Input records =>
● ● ● ●

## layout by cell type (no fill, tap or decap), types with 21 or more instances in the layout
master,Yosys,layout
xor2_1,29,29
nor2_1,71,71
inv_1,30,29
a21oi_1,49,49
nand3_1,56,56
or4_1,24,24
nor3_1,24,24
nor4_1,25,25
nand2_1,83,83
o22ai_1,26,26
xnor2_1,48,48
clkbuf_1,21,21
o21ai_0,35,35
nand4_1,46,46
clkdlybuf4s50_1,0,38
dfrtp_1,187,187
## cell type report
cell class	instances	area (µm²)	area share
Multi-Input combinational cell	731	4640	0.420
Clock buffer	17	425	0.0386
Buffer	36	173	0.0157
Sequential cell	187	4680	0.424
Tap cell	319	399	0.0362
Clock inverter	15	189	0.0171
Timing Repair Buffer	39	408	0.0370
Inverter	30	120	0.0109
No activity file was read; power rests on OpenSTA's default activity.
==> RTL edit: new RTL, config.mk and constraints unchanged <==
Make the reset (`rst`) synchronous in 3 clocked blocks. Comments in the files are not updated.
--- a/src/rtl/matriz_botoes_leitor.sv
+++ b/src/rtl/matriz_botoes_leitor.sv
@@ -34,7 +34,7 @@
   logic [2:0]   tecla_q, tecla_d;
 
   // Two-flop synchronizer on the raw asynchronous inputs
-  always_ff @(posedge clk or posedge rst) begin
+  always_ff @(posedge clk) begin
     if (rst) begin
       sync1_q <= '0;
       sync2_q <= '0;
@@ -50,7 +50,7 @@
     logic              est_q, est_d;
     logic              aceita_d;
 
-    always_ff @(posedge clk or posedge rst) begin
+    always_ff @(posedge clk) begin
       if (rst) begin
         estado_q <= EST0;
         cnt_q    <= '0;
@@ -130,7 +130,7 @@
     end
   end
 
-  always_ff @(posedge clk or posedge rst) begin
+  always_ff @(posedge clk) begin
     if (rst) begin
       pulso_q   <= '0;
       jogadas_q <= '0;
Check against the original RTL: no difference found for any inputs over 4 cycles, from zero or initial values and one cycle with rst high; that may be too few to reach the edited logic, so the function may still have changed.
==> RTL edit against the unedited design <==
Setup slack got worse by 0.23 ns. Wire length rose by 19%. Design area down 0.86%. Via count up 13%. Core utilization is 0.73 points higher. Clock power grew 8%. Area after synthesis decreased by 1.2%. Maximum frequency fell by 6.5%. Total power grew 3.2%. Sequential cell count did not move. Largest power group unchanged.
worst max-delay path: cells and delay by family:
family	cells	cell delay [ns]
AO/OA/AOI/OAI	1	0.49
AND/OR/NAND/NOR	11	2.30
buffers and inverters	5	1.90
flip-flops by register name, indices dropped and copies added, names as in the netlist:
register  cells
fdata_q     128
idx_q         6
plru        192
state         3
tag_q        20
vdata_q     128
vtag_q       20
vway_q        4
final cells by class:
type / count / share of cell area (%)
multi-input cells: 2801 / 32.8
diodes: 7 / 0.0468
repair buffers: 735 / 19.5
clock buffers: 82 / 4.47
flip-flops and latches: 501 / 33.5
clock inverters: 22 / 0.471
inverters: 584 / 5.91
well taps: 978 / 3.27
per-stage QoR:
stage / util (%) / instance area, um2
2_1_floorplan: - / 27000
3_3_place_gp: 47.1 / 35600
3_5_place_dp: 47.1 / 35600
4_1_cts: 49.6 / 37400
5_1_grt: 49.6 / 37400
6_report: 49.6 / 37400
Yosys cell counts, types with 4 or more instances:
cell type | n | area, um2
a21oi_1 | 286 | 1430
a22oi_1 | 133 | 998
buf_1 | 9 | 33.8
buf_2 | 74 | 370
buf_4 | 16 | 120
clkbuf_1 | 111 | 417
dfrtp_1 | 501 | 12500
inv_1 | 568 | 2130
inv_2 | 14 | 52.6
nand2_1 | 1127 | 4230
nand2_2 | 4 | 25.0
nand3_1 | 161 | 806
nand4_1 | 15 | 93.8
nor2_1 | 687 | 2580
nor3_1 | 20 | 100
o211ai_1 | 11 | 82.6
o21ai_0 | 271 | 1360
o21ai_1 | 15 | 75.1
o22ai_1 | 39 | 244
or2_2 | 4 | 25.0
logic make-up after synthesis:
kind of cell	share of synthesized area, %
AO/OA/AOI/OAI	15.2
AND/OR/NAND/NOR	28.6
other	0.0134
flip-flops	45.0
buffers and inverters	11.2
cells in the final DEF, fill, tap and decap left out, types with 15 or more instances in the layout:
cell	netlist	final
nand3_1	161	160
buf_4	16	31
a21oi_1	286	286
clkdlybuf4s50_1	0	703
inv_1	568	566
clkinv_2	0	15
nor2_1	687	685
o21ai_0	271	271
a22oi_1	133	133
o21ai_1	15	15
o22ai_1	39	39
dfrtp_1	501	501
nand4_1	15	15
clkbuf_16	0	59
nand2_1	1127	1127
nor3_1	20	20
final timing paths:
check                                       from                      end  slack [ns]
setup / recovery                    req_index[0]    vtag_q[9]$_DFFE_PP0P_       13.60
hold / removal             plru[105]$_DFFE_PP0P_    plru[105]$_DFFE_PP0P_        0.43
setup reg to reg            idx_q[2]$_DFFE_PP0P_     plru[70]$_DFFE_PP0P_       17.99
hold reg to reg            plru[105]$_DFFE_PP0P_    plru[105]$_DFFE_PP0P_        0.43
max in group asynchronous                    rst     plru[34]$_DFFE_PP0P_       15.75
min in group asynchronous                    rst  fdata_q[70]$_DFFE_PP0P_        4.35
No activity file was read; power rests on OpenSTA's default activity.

● ● ● ●

Exercise => Look above for the line holding "o22ai_1,26,26", then set down exactly that line and every line after it up to and including the line holding "jogadas_q <= '0;", with nothing else.

Written answer =>
o22ai_1,26,26
xnor2_1,48,48
clkbuf_1,21,21
o21ai_0,35,35
nand4_1,46,46
clkdlybuf4s50_1,0,38
dfrtp_1,187,187
## cell type report
cell class	instances	area (µm²)	area share
Multi-Input combinational cell	731	4640	0.420
Clock buffer	17	425	0.0386
Buffer	36	173	0.0157
Sequential cell	187	4680	0.424
Tap cell	319	399	0.0362
Clock inverter	15	189	0.0171
Timing Repair Buffer	39	408	0.0370
Inverter	30	120	0.0109
No activity file was read; power rests on OpenSTA's default activity.
==> RTL edit: new RTL, config.mk and constraints unchanged <==
Make the reset (`rst`) synchronous in 3 clocked blocks. Comments in the files are not updated.
--- a/src/rtl/matriz_botoes_leitor.sv
+++ b/src/rtl/matriz_botoes_leitor.sv
@@ -34,7 +34,7 @@
   logic [2:0]   tecla_q, tecla_d;
 
   // Two-flop synchronizer on the raw asynchronous inputs
-  always_ff @(posedge clk or posedge rst) begin
+  always_ff @(posedge clk) begin
     if (rst) begin
       sync1_q <= '0;
       sync2_q <= '0;
@@ -50,7 +50,7 @@
     logic              est_q, est_d;
     logic              aceita_d;
 
-    always_ff @(posedge clk or posedge rst) begin
+    always_ff @(posedge clk) begin
       if (rst) begin
         estado_q <= EST0;
         cnt_q    <= '0;
@@ -130,7 +130,7 @@
     end
   end
 
-  always_ff @(posedge clk or posedge rst) begin
+  always_ff @(posedge clk) begin
     if (rst) begin
       pulso_q   <= '0;
       jogadas_q <= '0;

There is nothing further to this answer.